◆ **Aim of the task**
Repeat exactly the lines of the entries below from the one with "wl_met1_mm=72.7" through the one with "syn_nets=7509", both ends included, and nothing else.

◆ **Data under study**
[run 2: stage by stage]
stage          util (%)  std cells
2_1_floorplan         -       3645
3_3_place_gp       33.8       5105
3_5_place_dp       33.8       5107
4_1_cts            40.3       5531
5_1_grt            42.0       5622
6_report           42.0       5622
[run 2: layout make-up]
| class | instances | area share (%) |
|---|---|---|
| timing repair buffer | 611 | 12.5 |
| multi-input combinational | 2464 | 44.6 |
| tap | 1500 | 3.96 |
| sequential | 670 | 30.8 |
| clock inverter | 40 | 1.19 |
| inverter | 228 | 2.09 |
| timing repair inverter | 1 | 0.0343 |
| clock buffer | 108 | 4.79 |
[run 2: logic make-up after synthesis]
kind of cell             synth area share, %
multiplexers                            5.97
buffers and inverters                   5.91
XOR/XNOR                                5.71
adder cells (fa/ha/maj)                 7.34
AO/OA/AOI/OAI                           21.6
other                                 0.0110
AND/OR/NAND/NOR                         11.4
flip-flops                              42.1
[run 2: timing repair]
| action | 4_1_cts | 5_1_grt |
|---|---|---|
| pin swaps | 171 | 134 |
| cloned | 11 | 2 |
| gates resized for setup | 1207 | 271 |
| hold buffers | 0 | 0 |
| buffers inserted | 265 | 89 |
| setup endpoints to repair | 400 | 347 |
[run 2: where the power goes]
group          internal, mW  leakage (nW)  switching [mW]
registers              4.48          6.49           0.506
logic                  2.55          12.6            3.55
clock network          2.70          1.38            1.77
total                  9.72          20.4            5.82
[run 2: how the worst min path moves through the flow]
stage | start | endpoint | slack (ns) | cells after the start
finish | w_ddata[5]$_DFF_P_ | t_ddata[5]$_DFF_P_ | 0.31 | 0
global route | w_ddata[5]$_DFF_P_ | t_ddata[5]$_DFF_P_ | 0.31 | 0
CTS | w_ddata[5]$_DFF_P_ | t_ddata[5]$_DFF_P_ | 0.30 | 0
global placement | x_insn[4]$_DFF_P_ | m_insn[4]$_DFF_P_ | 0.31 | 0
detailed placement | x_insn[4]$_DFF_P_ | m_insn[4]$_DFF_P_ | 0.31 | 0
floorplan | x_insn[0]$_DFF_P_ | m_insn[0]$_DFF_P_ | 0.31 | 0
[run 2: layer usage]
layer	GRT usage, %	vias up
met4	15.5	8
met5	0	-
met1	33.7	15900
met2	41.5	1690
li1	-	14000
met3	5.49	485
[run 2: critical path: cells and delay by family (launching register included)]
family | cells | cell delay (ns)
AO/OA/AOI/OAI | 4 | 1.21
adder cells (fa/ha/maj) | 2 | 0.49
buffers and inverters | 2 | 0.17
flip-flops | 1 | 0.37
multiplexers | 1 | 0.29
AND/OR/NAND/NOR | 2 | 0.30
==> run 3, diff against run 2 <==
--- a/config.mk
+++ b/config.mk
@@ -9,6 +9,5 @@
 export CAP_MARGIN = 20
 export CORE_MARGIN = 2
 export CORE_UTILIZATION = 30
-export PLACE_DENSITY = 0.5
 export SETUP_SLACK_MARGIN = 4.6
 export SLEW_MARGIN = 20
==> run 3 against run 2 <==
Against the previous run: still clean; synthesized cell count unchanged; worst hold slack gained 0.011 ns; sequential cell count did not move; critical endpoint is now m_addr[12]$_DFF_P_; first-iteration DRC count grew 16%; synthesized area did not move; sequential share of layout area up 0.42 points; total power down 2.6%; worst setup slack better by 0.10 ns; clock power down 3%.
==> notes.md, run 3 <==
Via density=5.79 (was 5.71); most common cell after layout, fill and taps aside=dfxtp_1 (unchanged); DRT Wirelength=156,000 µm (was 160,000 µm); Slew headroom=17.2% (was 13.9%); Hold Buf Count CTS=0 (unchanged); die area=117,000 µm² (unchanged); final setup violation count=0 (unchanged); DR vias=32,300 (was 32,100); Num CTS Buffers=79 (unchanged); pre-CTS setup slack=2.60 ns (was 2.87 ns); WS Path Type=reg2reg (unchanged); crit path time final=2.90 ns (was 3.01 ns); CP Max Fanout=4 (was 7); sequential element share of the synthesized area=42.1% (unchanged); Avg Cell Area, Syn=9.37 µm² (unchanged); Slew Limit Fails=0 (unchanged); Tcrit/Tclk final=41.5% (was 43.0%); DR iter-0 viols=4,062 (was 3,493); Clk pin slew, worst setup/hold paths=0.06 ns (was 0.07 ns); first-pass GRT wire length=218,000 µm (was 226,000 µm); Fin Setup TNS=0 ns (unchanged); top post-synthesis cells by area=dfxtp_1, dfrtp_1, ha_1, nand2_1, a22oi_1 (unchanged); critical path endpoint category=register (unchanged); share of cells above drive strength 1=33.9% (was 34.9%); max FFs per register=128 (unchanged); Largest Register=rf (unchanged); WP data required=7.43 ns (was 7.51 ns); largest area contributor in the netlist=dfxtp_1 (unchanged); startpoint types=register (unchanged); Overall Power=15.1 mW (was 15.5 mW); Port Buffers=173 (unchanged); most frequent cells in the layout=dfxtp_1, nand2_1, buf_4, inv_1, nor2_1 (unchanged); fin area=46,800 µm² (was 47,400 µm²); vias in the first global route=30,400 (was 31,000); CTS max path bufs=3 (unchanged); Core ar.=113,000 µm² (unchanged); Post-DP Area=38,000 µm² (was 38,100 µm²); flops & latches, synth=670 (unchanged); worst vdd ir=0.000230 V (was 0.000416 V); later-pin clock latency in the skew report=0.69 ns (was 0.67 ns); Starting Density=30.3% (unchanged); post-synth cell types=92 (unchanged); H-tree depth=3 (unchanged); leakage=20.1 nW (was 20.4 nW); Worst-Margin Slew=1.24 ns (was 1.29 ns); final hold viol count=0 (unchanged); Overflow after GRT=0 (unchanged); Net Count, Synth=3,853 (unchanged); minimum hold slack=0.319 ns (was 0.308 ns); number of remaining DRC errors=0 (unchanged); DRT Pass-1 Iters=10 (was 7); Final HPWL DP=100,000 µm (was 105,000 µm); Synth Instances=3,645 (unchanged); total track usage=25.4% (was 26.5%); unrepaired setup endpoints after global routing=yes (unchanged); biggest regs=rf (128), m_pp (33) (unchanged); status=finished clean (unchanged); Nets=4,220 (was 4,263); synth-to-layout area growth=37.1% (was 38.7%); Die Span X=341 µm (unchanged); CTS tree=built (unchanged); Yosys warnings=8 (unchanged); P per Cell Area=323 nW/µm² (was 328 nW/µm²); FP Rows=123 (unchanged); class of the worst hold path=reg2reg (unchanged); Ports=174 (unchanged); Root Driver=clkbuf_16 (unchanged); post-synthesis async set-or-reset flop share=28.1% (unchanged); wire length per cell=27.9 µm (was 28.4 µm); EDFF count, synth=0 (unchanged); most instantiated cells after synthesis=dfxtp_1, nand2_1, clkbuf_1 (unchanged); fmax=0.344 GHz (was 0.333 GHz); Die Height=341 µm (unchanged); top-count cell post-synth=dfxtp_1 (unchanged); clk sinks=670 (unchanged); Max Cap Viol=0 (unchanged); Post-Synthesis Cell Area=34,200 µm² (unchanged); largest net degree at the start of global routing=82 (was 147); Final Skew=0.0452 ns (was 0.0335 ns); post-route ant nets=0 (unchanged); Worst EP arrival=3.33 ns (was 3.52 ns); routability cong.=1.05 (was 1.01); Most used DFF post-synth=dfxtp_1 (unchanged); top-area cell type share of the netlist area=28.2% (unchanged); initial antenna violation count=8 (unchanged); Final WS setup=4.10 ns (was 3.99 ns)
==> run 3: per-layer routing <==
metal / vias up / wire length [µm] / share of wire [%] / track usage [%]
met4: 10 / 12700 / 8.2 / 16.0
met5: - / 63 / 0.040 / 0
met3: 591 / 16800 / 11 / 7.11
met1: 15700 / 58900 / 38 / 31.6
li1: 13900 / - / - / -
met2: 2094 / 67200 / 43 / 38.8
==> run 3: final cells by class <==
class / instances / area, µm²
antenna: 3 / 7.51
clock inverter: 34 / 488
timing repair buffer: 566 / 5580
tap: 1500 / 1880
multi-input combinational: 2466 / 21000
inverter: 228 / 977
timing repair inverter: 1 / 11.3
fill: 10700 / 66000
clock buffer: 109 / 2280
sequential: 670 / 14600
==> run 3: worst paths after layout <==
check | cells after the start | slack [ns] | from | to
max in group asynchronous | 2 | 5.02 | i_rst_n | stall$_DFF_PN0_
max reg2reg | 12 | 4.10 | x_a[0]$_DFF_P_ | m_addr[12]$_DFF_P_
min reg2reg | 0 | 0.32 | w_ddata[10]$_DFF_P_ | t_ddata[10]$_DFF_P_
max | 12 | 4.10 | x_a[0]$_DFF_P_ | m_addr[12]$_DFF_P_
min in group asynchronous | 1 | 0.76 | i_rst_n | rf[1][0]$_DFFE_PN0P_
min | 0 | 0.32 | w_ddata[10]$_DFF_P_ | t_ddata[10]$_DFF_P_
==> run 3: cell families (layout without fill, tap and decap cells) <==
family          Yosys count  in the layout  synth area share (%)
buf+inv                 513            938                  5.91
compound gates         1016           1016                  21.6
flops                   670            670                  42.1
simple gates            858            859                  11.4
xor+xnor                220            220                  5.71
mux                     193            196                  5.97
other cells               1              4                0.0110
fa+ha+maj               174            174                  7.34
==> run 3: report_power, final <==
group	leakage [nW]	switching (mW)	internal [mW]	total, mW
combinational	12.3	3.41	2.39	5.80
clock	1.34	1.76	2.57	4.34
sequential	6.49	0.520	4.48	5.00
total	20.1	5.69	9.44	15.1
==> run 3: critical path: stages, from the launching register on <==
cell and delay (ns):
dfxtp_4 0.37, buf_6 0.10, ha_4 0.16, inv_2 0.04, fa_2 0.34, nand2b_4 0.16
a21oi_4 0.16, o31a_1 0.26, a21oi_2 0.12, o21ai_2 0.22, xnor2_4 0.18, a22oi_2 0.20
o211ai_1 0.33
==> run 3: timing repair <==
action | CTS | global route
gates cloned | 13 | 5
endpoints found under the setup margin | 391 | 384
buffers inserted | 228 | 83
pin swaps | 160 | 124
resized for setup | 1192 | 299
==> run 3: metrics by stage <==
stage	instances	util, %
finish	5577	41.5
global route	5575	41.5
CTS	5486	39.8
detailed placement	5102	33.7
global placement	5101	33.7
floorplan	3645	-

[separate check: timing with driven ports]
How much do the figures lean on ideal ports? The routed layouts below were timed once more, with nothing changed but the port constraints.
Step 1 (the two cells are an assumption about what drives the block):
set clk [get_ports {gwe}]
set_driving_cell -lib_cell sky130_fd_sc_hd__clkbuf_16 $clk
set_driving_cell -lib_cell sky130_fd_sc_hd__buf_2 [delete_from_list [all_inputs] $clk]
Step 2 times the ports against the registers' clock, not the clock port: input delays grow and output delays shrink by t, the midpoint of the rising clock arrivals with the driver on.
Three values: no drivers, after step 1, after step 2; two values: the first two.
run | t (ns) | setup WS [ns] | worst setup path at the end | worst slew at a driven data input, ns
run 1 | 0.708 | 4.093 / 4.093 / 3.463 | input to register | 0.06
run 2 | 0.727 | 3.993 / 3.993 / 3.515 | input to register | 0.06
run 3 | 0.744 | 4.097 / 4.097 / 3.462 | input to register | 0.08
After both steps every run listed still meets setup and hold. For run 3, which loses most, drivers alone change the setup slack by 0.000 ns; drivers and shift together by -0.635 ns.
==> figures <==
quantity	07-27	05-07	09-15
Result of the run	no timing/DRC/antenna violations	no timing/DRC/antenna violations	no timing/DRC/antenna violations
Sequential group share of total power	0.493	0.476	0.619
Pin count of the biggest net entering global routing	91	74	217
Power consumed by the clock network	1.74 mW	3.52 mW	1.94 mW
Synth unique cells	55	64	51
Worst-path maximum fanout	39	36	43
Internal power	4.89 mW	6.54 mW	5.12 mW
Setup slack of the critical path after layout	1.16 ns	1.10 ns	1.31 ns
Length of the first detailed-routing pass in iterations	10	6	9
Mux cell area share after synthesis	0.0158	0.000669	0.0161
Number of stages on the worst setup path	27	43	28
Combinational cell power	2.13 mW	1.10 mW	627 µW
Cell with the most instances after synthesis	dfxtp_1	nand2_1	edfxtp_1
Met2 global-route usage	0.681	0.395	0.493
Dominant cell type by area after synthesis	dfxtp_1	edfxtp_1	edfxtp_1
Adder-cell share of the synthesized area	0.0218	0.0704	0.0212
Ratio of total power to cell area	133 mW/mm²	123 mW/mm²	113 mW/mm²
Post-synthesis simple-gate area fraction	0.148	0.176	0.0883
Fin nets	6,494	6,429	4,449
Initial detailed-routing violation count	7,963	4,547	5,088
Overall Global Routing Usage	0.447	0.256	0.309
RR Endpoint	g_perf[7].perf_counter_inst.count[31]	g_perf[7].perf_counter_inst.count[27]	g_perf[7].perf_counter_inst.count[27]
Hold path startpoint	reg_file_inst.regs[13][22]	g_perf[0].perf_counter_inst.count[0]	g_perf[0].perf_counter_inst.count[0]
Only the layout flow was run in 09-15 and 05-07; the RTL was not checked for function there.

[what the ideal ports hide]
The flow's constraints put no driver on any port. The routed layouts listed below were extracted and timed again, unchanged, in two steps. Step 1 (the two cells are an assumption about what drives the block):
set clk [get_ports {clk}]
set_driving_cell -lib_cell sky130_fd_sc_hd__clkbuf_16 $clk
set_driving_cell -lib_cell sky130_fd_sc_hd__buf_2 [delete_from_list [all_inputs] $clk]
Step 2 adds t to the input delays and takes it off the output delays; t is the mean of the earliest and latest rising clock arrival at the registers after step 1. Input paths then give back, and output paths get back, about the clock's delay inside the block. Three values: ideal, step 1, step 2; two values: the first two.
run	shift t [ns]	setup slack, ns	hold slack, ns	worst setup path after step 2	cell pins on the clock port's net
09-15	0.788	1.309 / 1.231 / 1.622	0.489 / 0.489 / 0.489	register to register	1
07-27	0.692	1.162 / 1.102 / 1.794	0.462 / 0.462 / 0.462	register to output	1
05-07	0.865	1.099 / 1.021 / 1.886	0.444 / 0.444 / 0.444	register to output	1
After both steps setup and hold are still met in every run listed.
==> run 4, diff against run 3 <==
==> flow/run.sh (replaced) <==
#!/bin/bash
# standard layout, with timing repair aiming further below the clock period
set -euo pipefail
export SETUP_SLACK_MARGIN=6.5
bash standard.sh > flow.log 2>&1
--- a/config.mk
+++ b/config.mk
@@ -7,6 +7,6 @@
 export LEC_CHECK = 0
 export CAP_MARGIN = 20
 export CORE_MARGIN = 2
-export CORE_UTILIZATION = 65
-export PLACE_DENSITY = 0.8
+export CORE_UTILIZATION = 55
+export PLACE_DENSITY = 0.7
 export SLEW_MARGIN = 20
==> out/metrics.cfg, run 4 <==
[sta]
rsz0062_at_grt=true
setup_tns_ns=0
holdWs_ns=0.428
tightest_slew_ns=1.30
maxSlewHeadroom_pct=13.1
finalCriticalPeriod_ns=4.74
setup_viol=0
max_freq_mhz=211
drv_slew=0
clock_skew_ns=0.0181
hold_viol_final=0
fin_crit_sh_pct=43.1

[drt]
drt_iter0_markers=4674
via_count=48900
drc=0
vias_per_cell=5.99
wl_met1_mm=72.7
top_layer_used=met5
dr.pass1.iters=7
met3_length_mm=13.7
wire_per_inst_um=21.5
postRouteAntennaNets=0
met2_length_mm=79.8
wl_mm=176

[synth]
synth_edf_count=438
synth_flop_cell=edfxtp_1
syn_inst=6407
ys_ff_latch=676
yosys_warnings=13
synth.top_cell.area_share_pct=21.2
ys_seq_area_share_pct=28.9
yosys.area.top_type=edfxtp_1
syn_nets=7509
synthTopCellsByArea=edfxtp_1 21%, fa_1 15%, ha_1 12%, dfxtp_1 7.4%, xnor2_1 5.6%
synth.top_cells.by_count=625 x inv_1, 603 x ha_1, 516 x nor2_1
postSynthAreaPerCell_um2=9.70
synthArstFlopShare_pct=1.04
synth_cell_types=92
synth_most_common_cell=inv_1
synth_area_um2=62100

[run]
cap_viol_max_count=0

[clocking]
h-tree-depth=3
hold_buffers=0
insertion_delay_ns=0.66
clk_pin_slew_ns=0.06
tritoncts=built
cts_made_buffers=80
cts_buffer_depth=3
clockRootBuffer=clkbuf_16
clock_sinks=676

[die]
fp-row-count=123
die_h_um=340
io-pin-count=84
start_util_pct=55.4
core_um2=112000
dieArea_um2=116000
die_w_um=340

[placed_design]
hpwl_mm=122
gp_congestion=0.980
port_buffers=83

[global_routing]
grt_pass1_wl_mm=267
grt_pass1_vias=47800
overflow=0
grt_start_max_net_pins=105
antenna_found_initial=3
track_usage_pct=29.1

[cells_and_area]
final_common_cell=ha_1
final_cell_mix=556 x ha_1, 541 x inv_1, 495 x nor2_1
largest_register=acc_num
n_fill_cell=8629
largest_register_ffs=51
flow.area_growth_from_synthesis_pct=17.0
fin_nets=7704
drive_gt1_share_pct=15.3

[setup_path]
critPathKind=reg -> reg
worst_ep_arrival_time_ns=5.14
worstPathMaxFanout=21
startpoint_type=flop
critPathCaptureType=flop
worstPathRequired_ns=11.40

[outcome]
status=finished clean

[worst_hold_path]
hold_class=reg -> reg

◆ **Result of this exercise**
wl_met1_mm=72.7
top_layer_used=met5
dr.pass1.iters=7
met3_length_mm=13.7
wire_per_inst_um=21.5
postRouteAntennaNets=0
met2_length_mm=79.8
wl_mm=176

[synth]
synth_edf_count=438
synth_flop_cell=edfxtp_1
syn_inst=6407
ys_ff_latch=676
yosys_warnings=13
synth.top_cell.area_share_pct=21.2
ys_seq_area_share_pct=28.9
yosys.area.top_type=edfxtp_1
syn_nets=7509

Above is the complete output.